[EXERCISE OBJECTIVE] Scan the entries below, and for each line that includes the word "removal", make a copy.

[MATERIAL PROVIDED]
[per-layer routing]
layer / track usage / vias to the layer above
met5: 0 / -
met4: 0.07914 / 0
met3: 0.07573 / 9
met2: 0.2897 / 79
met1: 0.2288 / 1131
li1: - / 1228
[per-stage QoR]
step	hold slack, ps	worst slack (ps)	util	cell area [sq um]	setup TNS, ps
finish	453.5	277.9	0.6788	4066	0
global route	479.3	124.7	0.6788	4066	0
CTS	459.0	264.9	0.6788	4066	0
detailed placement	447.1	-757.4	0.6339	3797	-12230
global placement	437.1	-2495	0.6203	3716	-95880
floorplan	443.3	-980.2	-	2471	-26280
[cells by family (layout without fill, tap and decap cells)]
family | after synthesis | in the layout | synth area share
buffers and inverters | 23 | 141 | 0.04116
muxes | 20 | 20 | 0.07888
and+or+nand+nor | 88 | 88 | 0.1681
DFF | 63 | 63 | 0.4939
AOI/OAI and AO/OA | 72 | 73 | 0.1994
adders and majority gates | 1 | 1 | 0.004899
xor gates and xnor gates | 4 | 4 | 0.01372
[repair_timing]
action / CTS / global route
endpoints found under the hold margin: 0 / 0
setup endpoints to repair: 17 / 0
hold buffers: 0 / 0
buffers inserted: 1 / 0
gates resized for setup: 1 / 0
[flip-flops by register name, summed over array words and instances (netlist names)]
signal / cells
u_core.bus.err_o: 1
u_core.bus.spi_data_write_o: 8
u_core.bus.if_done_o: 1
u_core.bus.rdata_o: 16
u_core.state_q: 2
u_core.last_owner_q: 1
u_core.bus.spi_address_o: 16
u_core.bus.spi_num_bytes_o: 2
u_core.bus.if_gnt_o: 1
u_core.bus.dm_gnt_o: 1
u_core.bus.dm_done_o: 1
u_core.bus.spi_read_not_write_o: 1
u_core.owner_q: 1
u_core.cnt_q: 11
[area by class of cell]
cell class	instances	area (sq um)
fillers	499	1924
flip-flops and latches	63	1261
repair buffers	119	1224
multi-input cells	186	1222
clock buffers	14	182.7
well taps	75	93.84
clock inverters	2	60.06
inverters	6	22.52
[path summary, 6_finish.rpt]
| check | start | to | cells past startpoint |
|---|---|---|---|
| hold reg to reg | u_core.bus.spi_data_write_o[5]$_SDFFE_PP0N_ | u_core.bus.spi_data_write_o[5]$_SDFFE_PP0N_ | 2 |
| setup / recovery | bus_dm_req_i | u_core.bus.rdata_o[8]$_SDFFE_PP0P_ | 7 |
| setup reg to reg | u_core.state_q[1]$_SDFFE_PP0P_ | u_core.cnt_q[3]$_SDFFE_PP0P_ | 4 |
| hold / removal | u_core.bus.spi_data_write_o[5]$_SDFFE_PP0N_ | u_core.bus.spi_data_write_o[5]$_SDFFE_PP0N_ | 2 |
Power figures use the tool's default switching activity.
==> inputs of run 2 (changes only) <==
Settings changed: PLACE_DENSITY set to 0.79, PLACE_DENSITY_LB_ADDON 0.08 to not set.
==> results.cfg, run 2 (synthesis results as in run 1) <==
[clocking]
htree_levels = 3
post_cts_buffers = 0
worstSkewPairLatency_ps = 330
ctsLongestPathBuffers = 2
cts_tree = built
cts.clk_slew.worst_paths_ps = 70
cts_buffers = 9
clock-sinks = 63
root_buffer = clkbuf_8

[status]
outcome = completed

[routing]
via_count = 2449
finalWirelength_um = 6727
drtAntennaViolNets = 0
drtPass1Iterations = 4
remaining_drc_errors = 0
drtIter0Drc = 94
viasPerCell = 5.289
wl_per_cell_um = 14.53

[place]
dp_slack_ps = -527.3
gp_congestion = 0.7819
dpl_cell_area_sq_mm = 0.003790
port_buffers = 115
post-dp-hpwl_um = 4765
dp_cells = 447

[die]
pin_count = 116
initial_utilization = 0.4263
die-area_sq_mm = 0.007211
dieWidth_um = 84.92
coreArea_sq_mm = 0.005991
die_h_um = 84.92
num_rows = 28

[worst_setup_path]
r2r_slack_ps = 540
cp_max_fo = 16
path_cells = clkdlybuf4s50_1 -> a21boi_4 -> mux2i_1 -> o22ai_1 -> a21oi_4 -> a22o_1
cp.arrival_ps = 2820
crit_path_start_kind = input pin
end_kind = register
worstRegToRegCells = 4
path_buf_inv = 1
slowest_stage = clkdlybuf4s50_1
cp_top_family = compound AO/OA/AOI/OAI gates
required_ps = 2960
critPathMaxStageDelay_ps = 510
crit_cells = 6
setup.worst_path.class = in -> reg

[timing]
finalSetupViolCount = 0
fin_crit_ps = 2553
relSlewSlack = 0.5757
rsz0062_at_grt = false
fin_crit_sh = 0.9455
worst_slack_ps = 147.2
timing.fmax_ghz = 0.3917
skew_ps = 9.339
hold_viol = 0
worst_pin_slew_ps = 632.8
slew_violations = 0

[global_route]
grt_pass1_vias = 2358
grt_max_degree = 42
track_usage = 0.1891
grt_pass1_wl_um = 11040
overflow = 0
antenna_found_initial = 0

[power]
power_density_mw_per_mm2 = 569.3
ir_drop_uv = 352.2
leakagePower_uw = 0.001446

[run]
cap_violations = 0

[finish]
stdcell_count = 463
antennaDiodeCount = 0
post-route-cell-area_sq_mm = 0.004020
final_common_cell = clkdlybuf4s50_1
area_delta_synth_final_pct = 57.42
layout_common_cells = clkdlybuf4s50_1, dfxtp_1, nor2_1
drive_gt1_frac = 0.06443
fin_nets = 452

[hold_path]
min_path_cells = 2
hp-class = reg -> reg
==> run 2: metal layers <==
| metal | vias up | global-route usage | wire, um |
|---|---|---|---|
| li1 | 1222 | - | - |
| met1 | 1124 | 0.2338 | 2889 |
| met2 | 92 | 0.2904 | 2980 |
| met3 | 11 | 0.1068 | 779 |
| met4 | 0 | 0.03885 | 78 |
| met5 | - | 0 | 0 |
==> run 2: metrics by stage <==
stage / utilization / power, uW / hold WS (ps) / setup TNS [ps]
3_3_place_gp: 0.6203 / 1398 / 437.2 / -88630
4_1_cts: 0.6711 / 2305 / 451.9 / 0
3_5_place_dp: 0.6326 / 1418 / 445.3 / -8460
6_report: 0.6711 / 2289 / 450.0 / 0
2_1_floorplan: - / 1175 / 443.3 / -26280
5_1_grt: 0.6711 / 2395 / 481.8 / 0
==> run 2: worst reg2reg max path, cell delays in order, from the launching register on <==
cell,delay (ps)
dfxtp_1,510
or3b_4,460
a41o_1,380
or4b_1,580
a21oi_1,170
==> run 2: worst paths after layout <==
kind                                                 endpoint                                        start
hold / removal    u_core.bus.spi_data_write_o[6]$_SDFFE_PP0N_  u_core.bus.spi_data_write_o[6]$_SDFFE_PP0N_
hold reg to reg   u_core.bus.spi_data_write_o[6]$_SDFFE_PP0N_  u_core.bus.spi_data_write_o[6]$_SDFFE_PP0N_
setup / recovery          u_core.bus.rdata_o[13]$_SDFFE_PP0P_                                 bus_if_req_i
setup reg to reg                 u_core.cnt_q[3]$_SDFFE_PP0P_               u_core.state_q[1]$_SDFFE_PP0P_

[SOLUTION FOR THIS PROBLEM]
| hold / removal | u_core.bus.spi_data_write_o[5]$_SDFFE_PP0N_ | u_core.bus.spi_data_write_o[5]$_SDFFE_PP0N_ | 2 |
hold / removal    u_core.bus.spi_data_write_o[6]$_SDFFE_PP0N_  u_core.bus.spi_data_write_o[6]$_SDFFE_PP0N_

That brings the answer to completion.